[RECORDS TO USE Boundary: Start]

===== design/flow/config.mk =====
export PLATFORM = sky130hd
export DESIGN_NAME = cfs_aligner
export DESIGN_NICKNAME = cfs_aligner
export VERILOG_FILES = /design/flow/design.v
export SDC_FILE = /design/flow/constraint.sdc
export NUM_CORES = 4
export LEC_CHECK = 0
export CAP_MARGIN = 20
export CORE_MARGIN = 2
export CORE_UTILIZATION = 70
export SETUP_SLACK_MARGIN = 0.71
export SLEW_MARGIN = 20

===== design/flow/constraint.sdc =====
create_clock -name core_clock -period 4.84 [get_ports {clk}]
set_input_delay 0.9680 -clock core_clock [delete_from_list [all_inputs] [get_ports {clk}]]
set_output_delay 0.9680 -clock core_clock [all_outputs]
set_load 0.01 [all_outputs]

[RECORDS TO USE Boundary: End]

TASK ITEM:
Your task is to retype the entries verbatim, starting with the line that holds "export DESIGN_NAME = cfs_aligner" and stopping after the line that holds "export SLEW_MARGIN = 20".

SOLUTION TO THIS PROBLEM:
export DESIGN_NAME = cfs_aligner
export DESIGN_NICKNAME = cfs_aligner
export VERILOG_FILES = /design/flow/design.v
export SDC_FILE = /design/flow/constraint.sdc
export NUM_CORES = 4
export LEC_CHECK = 0
export CAP_MARGIN = 20
export CORE_MARGIN = 2
export CORE_UTILIZATION = 70
export SETUP_SLACK_MARGIN = 0.71
export SLEW_MARGIN = 20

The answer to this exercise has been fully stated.